6月14日:Shaojie Tang:Optimizing Ad Allocation in Social Advertising
报告题目:Optimizing Ad Allocation in Social Advertising
报告人:Shaojie Tang (Assistant professor)
主持人:王长波 (教授)
报告时间:6月14日(周二) 10:00-11:30
报告地点:中北校区数学馆201室
报告摘要:
Social advertising (or social promotion) is an effective approach that produces a significant cascade of adoption through influence in the onlinesocial networks. The goal of this work is to optimize the ad allocation from the platform's perspective. On the one hand, the platform would like to maximize revenue earned from each advertiser by exposing their ads to as many people as possible, on the other hand, the platform wants to reduce free-riding to ensure the truthfulness of the advertiser. To access this tradeoff, we adopt the concept of {regret} to measure the performance of an ad allocation scheme.

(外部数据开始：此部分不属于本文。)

`src/rtl/frc_pkg.sv`:
```
package frc_pkg;
  typedef enum logic [2:0] {
    ST_IDLE  = 3'd0,
    ST_SOFT  = 3'd1,
    ST_RUN   = 3'd2,
    ST_PAUSE = 3'd3,
    ST_LOCK  = 3'd4
  } frc_state_t;

  function automatic logic is_switching(input frc_state_t s);
    return (s == ST_SOFT) || (s == ST_RUN);
  endfunction
endpackage

```
`src/rtl/frc_wait_timer.sv`:
```
module frc_wait_timer #(
  parameter int unsigned WAIT_CYCLES = 100_000_000
) (
  input  logic clk,
  input  logic rst_n,
  input  logic active,
  output logic expired
);
  localparam int unsigned CW = (WAIT_CYCLES > 1) ? $clog2(WAIT_CYCLES) : 1;
  localparam logic [CW-1:0] LAST = CW'(WAIT_CYCLES - 1);

  logic [CW-1:0] cnt_q;

  // Counter is held at zero outside the pause, so every pause is full length.
  assign expired = active && (cnt_q == LAST);

  always_ff @(posedge clk or negedge rst_n) begin
    if (!rst_n)
      cnt_q <= '0;
    else if (!active)
      cnt_q <= '0;
    else if (!expired)
      cnt_q <= cnt_q + 1'b1;
  end
endmodule

```
`src/rtl/frc_seq.sv`:
```
module frc_seq
  import frc_pkg::*;
(
  input  logic       clk,
  input  logic       rst_n,
  input  logic       por_i,
  input  logic       en_i,
  input  logic       hiccup_sel_i,
  input  logic       fault_i,
  input  logic       ss_done_i,
  input  logic       pause_done,
  output frc_state_t state
);
  frc_state_t nxt;
  frc_state_t trip_dest;

  // Where a fault leads depends on the policy chosen at the moment of trip.
  assign trip_dest = hiccup_sel_i ? ST_PAUSE : ST_LOCK;

  always_comb begin
    nxt = state;
    if (por_i) begin
      nxt = ST_IDLE;
    end else if (!en_i) begin
      nxt = ST_IDLE;
    end else begin
      unique case (state)
        ST_IDLE:  nxt = ST_SOFT;
        ST_SOFT:  begin
          if (fault_i)        nxt = trip_dest;
          else if (ss_done_i) nxt = ST_RUN;
        end
        ST_RUN:   if (fault_i) nxt = trip_dest;
        ST_PAUSE: if (pause_done) nxt = ST_SOFT;
        ST_LOCK:  nxt = ST_LOCK;
        default:  nxt = ST_IDLE;
      endcase
    end
  end

  always_ff @(posedge clk or negedge rst_n) begin
    if (!rst_n) state <= ST_IDLE;
    else        state <= nxt;
  end
endmodule

```
`src/rtl/frc_out.sv`:
```
module frc_out
  import frc_pkg::*;
(
  input  frc_state_t state,
  input  logic       fault_i,
  output logic       sw_en_o,
  output logic       ss_req_o,
  output logic       latched_o
);
  // The fault gates switching directly, so the stop does not wait for an edge.
  assign sw_en_o   = is_switching(state) && !fault_i;
  assign ss_req_o  = (state == ST_SOFT);
  assign latched_o = (state == ST_LOCK);
endmodule

```
`src/rtl/fault_resp_ctrl.sv`:
```
module fault_resp_ctrl #(
  parameter int unsigned WAIT_CYCLES = 100_000_000
) (
  input  logic clk,
  input  logic rst_n,
  input  logic por_i,
  input  logic en_i,
  input  logic hiccup_sel_i,
  input  logic fault_i,
  input  logic ss_done_i,
  output logic sw_en_o,
  output logic ss_req_o,
  output logic latched_o
);
  import frc_pkg::*;

  frc_state_t state;
  logic       pause_done;

  frc_wait_timer #(.WAIT_CYCLES(WAIT_CYCLES)) u_timer (
    .clk     (clk),
    .rst_n   (rst_n),
    .active  (state == ST_PAUSE),
    .expired (pause_done)
  );

  frc_seq u_seq (
    .clk          (clk),
    .rst_n        (rst_n),
    .por_i        (por_i),
    .en_i         (en_i),
    .hiccup_sel_i (hiccup_sel_i),
    .fault_i      (fault_i),
    .ss_done_i    (ss_done_i),
    .pause_done   (pause_done),
    .state        (state)
  );

  frc_out u_out (
    .state     (state),
    .fault_i   (fault_i),
    .sw_en_o   (sw_en_o),
    .ss_req_o  (ss_req_o),
    .latched_o (latched_o)
  );
endmodule

```
$ cat src/rtl/moesi_state_table.sv
module moesi_state_table
   import moesi_pkg::*;
#(
   parameter int NUM_LINES = 8,
   parameter int IDX_W     = 3
) (
   input  logic             clk,
   input  logic             rst_n,
   input  logic             fin_we,
   input  logic [IDX_W-1:0] fin_idx,
   input  logic             prb_we,
   input  logic [IDX_W-1:0] prb_widx,
   input  line_st_t         prb_wst,
   input  logic             cpu_we,
   input  logic [IDX_W-1:0] cpu_widx,
   input  line_st_t         cpu_wst,
   output line_st_t         st_o [NUM_LINES]
);

   for (genvar i = 0; i < NUM_LINES; i++) begin : g_line
      line_st_t st_q;
      logic     fin_hit, prb_hit, cpu_hit;

      assign fin_hit = fin_we && (fin_idx  == IDX_W'(i));
      assign prb_hit = prb_we && (prb_widx == IDX_W'(i));
      assign cpu_hit = cpu_we && (cpu_widx == IDX_W'(i));

      always_ff @(posedge clk or negedge rst_n) begin
         if (!rst_n)       st_q <= LS_I;
         else if (fin_hit) st_q <= LS_M;
         else if (prb_hit) st_q <= prb_wst;
         else if (cpu_hit) st_q <= cpu_wst;
      end

      assign st_o[i] = st_q;
   end

endmodule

In particular, we study two social advertising problems: {budgeted social advertising problem} and {unconstrained social advertising problem}. In the first problem, we aim at selecting a set of seeds for each advertiser that minimizes the regret while setting budget constraints on the attention cost; in the second problem, we propose to optimize a linear combination of the regret and attention costs. We prove that both problems are NP-hard, and then develop a constant factor approximation algorithm for each problem.
报告人简介:
Dr. Shaojie Tang is currently an assistant professor of Naveen Jindal School of Management at University of Texas at Dallas. He received his PhD in computer science from Illinois Institute of Technology in 2012. His research interest includes social networks, mobile commerce, game theory, e-business and optimization. He received the Best Paper Awards in ACM MobiHoc 2014 and IEEE MASS 2013. He also received the ACM SIGMobile service award in 2014. Tang served in various positions (as chairs and TPC members) at numerous conferences, including ACM MobiHoc and IEEE ICNP. He is an editor for Elsevier Information Processing in the Agriculture and International Journal of Distributed Sensor Networks.